Moody’s rating agency expects more mergers amongst the European banking sector.The catalysts which could fuel greater consolidation are basically the large amount of unproductive assets on the balance sheets of some banks (above all in Italy) and the sector’s low levels of profitability. According to Moody’s, the markets where there are the highest possibilities of integration are Spain, Italy, Germany and Austria.
With regard to the Spanish banking sector, it is worth pointing out that Moody’s believes the lenders are under less pressure to reduce their unproductive assets, thanks to the improving economic cycle and increased profitability at the operating level.
Indeed, the Spanish banks’ gross operating margin is 1.4% of total assets, while in other European countries this is below 1.0%.

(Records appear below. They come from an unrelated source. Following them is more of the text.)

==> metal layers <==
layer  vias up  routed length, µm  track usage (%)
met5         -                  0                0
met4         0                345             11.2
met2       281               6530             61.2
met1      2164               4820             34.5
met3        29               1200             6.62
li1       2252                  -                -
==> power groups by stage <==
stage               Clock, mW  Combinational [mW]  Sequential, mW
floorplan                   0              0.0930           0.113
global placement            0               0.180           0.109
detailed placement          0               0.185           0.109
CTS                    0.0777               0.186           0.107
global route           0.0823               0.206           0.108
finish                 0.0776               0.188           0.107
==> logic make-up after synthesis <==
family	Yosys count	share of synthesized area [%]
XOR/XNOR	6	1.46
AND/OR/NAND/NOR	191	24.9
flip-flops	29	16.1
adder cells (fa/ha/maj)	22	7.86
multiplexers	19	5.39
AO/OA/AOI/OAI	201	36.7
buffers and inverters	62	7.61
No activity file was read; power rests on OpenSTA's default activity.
File: src/rtl/drt_pkg.sv
package drt_pkg;
  localparam int unsigned BYTE_W  = 8;
  localparam int unsigned N_TMR   = 2;
  localparam int unsigned ADDR_W  = 2;
  localparam int unsigned MODE_W  = 3;

  localparam logic [ADDR_W-1:0] A_MODE = 2'd0;
  localparam logic [ADDR_W-1:0] A_PLO  = 2'd1;
  localparam logic [ADDR_W-1:0] A_PHI  = 2'd2;
  localparam logic [ADDR_W-1:0] A_IEN  = 2'd3;

  typedef struct packed {
    logic chain;
    logic run_hi;
    logic run_lo;
  } mode_t;
endpackage

File: src/rtl/drt_prescale.sv
module drt_prescale (
  input  logic clk,
  input  logic rst,
  input  logic active,
  output logic tick
);
  logic phase_q;

  always_ff @(posedge clk) begin
    if (rst)          phase_q <= 1'b0;
    else if (active)  phase_q <= ~phase_q;
    else              phase_q <= 1'b0;
  end

  assign tick = active & phase_q;

  // ticks never come back to back
  a_r2_tick_alternates: assert property (@(posedge clk) disable iff (rst)
    tick |=> !tick);
endmodule

File: src/rtl/drt_counter.sv
module drt_counter #(
  parameter int unsigned W = 8
) (
  input  logic         clk,
  input  logic         rst,
  input  logic         run,
  input  logic         step,
  input  logic         reload_ok,
  input  logic [W-1:0] preset,
  output logic         at_top,
  output logic         wrap
);
  localparam logic [W-1:0] TOP = {W{1'b1}};
  logic [W-1:0] cnt_q;

  assign at_top = (cnt_q == TOP);
  assign wrap   = run & step & at_top;

  always_ff @(posedge clk) begin
    if (rst)           cnt_q <= '0;
    else if (!run)     cnt_q <= preset;
    else if (step) begin
      if (at_top)      cnt_q <= reload_ok ? preset : '0;
      else             cnt_q <= cnt_q + 1'b1;
    end
  end

  // a running counter holds between steps
  a_r2_hold_between_steps: assert property (@(posedge clk) disable iff (rst)
    (run && !step) |=> (cnt_q == $past(cnt_q)));
  // a wrap that may reload lands on the preset
  a_r3_reload_value: assert property (@(posedge clk) disable iff (rst)
    (wrap && reload_ok) |=> (cnt_q == $past(preset)));
endmodule

File: src/rtl/drt_flags.sv
module drt_flags #(
  parameter int unsigned N = 2
) (
  input  logic         clk,
  input  logic         rst,
  input  logic         clr,
  input  logic [N-1:0] ovf,
  input  logic [N-1:0] ien_next,
  output logic [N-1:0] flag,
  output logic [N-1:0] req
);
  logic [N-1:0] flag_q, req_q;
  logic [N-1:0] flag_n;

  assign flag_n = (clr ? '0 : flag_q) | ovf;

  always_ff @(posedge clk) begin
    if (rst) begin
      flag_q <= '0;
      req_q  <= '0;
    end else begin
      flag_q <= flag_n;
      req_q  <= flag_n & ien_next;
    end
  end

  assign flag = flag_q;
  assign req  = req_q;

  generate
    for (genvar i = 0; i < N; i++) begin : g_chk
      // an overflow on the clearing edge survives
      a_r8_ovf_wins: assert property (@(posedge clk) disable iff (rst)
        ovf[i] |=> flag_q[i]);
      // request only with its flag
      a_r9_req_needs_flag: assert property (@(posedge clk) disable iff (rst)
        req_q[i] |-> flag_q[i]);
    end
  endgenerate

  // a read with no new overflow empties the flags
  a_r7_read_clears: assert property (@(posedge clk) disable iff (rst)
    (clr && (ovf == '0)) |=> (flag_q == '0));
endmodule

On the other hand, the European Banking Authority (EBA) has significantly cut its forecasts related to the sector’s financing needs in order to comply with the Minimum Requirement for Own Funds and Eligible Liabilities (MREL). According to the EBA, the European banking sector would need additional funding of between €66.6 billion and €298 billion to comply with new regulatory requirements. These estimates are significantly lower than the ones released five months ago when the EBA predicted funding needs of between €130 billion and €790 billion.
Bankinter consider that the EBA’s estimates anticipate less regulatory pressure in the coming years and are good news for the sector.